----- Exercise material

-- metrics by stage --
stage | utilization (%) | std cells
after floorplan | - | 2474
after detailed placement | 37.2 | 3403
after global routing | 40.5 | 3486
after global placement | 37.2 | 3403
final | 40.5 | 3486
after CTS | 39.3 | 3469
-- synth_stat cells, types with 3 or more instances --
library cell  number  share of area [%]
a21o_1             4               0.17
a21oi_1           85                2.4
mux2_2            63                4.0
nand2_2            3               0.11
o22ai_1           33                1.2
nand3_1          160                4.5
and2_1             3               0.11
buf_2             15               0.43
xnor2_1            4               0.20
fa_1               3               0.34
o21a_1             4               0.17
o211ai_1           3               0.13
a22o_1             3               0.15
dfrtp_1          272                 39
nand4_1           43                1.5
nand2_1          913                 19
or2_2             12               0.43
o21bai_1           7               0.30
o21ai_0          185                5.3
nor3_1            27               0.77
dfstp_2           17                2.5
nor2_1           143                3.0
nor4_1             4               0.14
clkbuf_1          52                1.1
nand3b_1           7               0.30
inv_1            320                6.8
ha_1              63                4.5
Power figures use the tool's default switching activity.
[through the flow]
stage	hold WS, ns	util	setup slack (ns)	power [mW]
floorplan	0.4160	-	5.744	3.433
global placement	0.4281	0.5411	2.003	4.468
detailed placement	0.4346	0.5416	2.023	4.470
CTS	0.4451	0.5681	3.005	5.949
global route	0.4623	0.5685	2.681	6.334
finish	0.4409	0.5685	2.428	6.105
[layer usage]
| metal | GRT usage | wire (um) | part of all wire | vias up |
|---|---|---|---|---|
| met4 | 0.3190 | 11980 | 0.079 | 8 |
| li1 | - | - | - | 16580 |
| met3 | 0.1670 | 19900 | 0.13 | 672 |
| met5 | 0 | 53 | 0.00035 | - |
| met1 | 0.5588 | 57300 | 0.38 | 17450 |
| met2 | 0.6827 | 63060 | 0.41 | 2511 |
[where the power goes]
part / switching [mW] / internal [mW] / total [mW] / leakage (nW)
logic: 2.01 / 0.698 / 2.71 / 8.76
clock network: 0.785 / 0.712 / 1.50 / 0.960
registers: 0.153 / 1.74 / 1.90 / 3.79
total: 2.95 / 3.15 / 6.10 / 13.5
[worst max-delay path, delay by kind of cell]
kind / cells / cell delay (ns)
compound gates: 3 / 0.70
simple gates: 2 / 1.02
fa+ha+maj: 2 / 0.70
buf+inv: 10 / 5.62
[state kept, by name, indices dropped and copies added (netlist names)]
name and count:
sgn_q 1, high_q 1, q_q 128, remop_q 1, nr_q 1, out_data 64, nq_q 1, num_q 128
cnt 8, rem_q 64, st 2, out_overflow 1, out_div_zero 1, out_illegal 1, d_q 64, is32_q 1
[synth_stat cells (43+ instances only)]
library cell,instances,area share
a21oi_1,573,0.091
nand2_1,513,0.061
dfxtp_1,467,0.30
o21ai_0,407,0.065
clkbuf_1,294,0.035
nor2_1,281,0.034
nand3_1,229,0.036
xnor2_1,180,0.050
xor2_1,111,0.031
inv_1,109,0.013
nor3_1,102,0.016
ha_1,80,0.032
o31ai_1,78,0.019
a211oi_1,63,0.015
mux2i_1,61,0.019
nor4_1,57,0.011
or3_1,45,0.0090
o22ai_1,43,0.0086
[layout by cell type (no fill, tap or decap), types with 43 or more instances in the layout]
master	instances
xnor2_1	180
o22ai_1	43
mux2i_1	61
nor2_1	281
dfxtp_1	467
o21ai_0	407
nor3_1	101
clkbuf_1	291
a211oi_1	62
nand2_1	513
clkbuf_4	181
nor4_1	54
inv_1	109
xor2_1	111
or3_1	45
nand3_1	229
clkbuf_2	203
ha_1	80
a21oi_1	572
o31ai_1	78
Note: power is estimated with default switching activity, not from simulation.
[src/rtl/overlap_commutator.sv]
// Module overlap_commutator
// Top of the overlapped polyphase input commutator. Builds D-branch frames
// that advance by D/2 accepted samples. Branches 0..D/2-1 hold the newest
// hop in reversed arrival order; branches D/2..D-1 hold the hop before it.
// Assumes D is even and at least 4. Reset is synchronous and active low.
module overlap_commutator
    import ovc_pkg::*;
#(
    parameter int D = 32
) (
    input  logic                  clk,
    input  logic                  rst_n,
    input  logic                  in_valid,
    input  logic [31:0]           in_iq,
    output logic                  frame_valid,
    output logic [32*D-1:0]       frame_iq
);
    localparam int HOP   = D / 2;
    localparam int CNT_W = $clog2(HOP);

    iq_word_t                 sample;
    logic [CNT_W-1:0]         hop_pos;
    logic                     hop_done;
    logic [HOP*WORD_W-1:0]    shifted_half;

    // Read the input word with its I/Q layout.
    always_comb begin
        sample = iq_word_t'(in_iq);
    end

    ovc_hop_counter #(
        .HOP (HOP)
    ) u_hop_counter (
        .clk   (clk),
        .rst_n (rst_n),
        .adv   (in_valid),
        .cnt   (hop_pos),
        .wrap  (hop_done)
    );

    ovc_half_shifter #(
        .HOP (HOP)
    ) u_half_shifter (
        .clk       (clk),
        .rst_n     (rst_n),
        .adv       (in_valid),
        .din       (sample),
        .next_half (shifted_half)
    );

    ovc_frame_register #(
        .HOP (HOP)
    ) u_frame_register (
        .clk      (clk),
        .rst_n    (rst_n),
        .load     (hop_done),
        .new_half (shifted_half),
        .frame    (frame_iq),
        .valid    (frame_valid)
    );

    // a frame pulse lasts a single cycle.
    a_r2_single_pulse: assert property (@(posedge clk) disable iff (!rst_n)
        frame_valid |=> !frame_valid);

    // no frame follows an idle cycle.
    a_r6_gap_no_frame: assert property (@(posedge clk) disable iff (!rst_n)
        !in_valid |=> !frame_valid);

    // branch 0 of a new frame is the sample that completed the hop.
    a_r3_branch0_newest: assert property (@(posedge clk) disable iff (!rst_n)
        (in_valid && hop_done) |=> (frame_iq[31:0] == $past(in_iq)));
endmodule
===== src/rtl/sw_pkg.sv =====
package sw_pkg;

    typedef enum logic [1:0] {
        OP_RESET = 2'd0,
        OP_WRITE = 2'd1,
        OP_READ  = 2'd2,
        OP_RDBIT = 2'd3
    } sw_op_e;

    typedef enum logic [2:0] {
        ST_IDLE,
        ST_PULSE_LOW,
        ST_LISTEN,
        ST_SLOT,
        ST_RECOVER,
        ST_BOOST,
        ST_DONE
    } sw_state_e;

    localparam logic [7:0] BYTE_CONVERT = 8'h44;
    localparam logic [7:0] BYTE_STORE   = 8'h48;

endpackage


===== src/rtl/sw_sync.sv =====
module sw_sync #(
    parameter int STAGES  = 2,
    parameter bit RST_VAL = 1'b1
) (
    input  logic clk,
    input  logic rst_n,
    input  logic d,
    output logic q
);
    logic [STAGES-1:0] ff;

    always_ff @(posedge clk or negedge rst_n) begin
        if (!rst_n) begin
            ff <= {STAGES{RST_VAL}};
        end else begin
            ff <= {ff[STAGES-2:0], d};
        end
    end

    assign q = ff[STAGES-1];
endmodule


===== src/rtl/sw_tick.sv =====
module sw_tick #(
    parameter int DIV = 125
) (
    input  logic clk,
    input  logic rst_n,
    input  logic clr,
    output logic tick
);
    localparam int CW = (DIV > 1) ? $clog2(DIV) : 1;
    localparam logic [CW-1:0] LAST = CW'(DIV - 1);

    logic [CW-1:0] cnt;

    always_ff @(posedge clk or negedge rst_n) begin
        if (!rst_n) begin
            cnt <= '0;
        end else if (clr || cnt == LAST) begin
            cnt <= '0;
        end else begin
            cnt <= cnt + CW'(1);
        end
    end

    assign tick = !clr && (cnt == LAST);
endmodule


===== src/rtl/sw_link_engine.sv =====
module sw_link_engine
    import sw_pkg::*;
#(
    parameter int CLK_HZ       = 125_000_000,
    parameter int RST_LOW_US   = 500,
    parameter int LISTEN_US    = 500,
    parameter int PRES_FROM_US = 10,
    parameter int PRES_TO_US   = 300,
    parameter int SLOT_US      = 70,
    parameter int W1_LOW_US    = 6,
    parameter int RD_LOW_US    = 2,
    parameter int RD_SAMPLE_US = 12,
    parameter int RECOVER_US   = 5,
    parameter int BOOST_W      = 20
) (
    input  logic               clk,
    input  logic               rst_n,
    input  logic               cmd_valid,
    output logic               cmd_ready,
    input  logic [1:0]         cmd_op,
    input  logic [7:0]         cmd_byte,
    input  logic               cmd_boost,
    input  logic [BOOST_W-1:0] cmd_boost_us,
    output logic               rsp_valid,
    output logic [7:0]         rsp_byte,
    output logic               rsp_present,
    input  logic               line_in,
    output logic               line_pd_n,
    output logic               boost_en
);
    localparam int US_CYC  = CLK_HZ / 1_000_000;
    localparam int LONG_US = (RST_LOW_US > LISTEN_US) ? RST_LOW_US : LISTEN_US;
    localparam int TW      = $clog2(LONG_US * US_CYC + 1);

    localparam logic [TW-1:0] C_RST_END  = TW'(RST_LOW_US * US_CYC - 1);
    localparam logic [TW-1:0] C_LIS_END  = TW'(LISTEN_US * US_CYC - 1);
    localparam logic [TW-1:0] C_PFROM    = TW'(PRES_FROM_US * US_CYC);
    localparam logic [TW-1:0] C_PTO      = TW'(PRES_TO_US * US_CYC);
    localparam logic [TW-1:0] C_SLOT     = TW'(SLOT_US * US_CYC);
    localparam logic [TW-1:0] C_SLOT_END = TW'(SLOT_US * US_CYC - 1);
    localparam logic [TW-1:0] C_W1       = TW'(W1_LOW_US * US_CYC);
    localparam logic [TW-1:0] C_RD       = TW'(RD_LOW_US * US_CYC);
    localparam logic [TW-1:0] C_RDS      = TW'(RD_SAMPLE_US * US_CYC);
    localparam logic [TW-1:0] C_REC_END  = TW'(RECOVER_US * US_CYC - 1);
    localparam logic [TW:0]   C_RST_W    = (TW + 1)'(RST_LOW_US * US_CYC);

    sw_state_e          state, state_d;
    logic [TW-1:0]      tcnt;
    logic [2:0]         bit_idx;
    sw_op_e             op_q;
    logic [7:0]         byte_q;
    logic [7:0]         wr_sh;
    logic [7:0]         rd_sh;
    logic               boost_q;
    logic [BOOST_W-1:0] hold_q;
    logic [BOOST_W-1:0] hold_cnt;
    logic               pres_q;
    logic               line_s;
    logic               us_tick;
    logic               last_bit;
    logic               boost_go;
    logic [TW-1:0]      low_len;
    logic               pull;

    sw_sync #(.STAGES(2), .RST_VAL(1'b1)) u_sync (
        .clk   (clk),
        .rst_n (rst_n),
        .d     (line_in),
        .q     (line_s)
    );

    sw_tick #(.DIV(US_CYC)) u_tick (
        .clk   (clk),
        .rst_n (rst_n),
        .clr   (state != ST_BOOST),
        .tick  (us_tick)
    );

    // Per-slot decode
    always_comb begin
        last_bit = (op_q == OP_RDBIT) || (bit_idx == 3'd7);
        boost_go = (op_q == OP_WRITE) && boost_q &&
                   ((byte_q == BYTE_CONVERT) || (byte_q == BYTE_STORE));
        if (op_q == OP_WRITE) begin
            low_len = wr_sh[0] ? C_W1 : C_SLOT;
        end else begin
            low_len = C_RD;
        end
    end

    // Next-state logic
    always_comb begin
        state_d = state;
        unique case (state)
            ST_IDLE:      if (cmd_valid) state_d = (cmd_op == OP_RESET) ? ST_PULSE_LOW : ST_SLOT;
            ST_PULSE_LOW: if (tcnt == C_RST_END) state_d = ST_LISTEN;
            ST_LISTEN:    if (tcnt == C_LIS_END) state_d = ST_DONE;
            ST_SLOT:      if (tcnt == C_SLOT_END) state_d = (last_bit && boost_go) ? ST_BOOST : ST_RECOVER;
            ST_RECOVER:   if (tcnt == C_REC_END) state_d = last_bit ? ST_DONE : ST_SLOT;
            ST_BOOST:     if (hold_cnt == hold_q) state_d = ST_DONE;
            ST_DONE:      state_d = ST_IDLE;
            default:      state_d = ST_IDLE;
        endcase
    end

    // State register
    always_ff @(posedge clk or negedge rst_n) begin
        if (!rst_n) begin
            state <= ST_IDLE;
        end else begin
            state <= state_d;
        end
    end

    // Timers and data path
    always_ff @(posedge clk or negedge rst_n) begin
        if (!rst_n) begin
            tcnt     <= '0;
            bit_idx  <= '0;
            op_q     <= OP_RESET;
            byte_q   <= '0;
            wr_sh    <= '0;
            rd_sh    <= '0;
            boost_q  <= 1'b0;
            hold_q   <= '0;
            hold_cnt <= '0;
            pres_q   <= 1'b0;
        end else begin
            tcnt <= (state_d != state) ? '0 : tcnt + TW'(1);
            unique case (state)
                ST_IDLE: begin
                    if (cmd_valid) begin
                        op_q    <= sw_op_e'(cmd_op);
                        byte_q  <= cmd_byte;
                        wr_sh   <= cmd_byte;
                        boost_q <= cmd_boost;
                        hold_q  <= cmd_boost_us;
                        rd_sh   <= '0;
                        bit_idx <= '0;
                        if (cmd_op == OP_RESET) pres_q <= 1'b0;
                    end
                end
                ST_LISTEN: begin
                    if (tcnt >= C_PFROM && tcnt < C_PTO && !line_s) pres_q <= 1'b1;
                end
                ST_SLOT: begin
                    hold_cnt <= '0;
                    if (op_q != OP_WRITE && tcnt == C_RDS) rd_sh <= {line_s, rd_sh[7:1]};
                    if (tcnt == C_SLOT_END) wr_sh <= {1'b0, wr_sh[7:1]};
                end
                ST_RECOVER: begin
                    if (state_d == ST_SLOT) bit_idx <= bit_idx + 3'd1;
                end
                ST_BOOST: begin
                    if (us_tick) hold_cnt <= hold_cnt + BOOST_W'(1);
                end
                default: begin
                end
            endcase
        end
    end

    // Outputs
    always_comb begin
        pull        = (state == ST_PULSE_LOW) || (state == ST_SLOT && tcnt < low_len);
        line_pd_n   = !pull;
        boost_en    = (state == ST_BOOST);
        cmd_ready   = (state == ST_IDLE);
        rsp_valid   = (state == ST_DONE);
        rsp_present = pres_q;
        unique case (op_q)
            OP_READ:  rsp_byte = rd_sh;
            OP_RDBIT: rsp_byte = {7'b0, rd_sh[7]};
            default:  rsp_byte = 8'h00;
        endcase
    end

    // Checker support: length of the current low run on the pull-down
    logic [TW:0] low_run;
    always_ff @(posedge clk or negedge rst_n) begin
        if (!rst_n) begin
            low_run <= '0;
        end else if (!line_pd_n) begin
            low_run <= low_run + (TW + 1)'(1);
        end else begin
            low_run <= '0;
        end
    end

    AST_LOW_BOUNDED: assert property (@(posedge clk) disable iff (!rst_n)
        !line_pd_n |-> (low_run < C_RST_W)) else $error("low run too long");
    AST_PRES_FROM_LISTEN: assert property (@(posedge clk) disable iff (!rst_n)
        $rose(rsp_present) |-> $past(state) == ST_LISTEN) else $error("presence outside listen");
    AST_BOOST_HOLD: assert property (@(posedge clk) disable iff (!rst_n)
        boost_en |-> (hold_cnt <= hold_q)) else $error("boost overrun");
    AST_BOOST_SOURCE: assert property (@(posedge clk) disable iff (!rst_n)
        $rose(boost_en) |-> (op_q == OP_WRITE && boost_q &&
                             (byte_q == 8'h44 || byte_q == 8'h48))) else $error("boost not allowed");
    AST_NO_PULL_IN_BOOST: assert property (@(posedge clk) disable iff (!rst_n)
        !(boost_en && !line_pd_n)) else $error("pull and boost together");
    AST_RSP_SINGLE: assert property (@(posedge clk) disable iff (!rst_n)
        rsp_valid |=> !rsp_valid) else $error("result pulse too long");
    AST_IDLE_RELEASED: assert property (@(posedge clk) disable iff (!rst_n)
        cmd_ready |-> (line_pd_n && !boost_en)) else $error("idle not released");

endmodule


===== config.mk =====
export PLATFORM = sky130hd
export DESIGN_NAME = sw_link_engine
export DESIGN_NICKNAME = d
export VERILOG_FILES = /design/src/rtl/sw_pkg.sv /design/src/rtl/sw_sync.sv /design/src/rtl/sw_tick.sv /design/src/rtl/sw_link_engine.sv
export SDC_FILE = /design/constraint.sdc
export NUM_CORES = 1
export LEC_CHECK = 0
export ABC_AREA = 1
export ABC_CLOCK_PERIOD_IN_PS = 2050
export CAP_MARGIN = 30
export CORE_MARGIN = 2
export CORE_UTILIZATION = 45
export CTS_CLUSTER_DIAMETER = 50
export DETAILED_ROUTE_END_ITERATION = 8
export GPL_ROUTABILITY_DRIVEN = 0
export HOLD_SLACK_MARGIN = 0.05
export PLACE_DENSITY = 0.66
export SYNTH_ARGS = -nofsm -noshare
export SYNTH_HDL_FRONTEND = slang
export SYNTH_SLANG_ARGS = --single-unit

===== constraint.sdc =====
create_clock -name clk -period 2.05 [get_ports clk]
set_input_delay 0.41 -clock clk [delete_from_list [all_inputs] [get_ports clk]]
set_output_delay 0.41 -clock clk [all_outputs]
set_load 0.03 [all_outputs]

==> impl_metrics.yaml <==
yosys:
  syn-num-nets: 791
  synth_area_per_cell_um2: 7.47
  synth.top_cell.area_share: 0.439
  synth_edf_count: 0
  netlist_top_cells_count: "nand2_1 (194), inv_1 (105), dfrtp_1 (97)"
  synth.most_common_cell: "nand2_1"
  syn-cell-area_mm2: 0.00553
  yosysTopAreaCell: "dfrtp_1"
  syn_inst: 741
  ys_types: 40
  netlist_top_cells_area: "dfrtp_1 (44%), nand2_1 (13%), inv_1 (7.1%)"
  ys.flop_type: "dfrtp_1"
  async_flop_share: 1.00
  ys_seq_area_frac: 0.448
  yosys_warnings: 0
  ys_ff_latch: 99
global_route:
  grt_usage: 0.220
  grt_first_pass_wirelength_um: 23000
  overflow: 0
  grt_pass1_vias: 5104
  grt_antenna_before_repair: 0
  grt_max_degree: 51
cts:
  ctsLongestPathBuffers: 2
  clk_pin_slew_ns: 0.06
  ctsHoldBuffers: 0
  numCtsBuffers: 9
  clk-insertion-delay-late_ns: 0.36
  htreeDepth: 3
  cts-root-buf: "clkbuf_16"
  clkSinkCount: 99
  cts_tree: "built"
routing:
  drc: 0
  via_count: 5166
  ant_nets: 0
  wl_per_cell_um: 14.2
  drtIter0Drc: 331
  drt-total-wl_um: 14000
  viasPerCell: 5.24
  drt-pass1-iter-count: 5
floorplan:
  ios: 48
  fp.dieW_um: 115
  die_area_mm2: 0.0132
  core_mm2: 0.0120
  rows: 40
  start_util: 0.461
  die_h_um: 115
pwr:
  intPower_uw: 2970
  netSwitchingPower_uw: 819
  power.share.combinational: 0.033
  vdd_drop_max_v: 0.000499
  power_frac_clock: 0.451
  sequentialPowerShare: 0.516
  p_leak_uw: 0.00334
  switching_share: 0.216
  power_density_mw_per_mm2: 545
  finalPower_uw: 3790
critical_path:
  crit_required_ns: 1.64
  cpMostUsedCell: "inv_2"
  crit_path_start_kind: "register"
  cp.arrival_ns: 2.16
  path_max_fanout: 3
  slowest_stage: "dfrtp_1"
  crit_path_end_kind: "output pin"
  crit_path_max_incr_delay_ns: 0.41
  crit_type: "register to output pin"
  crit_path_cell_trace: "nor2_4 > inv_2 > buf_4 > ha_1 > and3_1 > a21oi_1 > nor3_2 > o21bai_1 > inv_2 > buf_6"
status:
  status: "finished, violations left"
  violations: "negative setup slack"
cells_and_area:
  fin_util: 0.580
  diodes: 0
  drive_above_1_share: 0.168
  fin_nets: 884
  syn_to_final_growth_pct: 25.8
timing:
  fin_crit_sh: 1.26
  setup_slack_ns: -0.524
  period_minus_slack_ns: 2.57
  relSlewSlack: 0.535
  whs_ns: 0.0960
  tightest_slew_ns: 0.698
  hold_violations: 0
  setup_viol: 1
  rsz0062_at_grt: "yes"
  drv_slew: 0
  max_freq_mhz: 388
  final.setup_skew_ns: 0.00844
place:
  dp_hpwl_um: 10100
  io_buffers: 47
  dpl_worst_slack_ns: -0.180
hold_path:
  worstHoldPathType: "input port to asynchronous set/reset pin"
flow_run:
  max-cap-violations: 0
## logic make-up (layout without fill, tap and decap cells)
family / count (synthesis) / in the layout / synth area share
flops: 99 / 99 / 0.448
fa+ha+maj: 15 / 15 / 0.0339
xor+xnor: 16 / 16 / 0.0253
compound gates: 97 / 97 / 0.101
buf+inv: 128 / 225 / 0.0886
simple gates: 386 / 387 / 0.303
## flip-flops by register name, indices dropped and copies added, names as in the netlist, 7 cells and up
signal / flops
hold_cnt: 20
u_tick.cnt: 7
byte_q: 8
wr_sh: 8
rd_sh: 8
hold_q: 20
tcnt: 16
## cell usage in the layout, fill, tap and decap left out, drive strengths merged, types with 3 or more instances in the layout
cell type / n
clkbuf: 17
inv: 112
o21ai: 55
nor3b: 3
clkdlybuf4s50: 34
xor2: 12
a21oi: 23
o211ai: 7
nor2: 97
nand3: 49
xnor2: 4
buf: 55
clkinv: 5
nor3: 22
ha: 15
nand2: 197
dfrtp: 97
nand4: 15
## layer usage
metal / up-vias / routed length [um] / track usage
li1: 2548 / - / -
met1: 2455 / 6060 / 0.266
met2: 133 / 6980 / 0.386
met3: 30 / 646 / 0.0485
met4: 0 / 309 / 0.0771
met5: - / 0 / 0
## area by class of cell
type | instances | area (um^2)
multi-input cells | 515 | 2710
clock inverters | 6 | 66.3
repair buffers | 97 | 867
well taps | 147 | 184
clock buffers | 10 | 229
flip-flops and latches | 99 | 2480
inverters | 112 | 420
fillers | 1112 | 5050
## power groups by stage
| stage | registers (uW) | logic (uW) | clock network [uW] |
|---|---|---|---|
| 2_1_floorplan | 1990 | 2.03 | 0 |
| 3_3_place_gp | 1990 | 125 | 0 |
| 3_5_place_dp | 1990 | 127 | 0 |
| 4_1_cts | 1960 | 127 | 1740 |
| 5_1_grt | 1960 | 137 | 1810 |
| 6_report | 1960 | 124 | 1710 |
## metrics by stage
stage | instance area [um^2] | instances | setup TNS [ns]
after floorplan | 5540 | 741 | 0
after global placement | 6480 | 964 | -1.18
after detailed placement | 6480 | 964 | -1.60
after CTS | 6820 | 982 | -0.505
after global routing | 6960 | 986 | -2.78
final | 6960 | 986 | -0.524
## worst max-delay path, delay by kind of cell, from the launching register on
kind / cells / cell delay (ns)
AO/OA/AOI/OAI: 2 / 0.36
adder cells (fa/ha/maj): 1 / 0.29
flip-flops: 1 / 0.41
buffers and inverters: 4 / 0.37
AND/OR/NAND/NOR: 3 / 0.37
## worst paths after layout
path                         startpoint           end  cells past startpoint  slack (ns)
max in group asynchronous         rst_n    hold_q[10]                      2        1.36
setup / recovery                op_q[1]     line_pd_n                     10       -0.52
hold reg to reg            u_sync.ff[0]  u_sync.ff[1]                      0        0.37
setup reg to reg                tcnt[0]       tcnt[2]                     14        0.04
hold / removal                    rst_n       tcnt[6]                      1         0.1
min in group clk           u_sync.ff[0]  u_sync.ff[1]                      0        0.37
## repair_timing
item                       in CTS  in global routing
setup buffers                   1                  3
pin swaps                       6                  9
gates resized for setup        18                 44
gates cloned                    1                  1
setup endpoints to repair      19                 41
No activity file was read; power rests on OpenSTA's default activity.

----------

*Exercise aim*: Begin with the first line of the records and reproduce each line as is, ending with the line that holds "-- synth_stat cells, types".

*Output below*:
-- metrics by stage --
stage | utilization (%) | std cells
after floorplan | - | 2474
after detailed placement | 37.2 | 3403
after global routing | 40.5 | 3486
after global placement | 37.2 | 3403
final | 40.5 | 3486
after CTS | 39.3 | 3469
-- synth_stat cells, types with 3 or more instances --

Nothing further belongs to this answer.